**What is being asked:** Copy all of the data below exactly as it is given.

Data listing START

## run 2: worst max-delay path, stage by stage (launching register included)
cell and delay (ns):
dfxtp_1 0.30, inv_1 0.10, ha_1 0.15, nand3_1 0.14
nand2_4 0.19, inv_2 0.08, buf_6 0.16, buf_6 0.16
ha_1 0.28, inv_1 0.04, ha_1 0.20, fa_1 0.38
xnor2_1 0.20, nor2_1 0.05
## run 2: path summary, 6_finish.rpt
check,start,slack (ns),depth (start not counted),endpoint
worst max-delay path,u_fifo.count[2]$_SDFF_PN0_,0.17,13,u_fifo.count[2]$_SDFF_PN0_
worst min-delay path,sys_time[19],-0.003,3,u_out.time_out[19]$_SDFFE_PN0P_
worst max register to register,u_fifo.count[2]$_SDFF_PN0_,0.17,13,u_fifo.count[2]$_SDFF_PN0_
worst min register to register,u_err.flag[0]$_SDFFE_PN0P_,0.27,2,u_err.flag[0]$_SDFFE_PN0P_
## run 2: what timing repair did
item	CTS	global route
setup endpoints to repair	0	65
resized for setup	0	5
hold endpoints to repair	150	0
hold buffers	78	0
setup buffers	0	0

Data listing END

**Solution:**
## run 2: worst max-delay path, stage by stage (launching register included)
cell and delay (ns):
dfxtp_1 0.30, inv_1 0.10, ha_1 0.15, nand3_1 0.14
nand2_4 0.19, inv_2 0.08, buf_6 0.16, buf_6 0.16
ha_1 0.28, inv_1 0.04, ha_1 0.20, fa_1 0.38
xnor2_1 0.20, nor2_1 0.05
## run 2: path summary, 6_finish.rpt
check,start,slack (ns),depth (start not counted),endpoint
worst max-delay path,u_fifo.count[2]$_SDFF_PN0_,0.17,13,u_fifo.count[2]$_SDFF_PN0_
worst min-delay path,sys_time[19],-0.003,3,u_out.time_out[19]$_SDFFE_PN0P_
worst max register to register,u_fifo.count[2]$_SDFF_PN0_,0.17,13,u_fifo.count[2]$_SDFF_PN0_
worst min register to register,u_err.flag[0]$_SDFFE_PN0P_,0.27,2,u_err.flag[0]$_SDFFE_PN0P_
## run 2: what timing repair did
item	CTS	global route
setup endpoints to repair	0	65
resized for setup	0	5
hold endpoints to repair	150	0
hold buffers	78	0
setup buffers	0	0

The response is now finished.